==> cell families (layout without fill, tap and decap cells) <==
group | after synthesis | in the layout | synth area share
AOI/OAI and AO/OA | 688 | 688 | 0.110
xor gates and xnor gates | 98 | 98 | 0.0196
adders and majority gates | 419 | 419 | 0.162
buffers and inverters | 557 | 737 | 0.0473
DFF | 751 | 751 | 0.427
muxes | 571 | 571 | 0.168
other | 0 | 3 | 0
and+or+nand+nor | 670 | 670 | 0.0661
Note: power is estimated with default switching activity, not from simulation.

***

§ Exercise directions: Every line of the data above should be reproduced word for word.

§ Answer box:
==> cell families (layout without fill, tap and decap cells) <==
group | after synthesis | in the layout | synth area share
AOI/OAI and AO/OA | 688 | 688 | 0.110
xor gates and xnor gates | 98 | 98 | 0.0196
adders and majority gates | 419 | 419 | 0.162
buffers and inverters | 557 | 737 | 0.0473
DFF | 751 | 751 | 0.427
muxes | 571 | 571 | 0.168
other | 0 | 3 | 0
and+or+nand+nor | 670 | 670 | 0.0661
Note: power is estimated with default switching activity, not from simulation.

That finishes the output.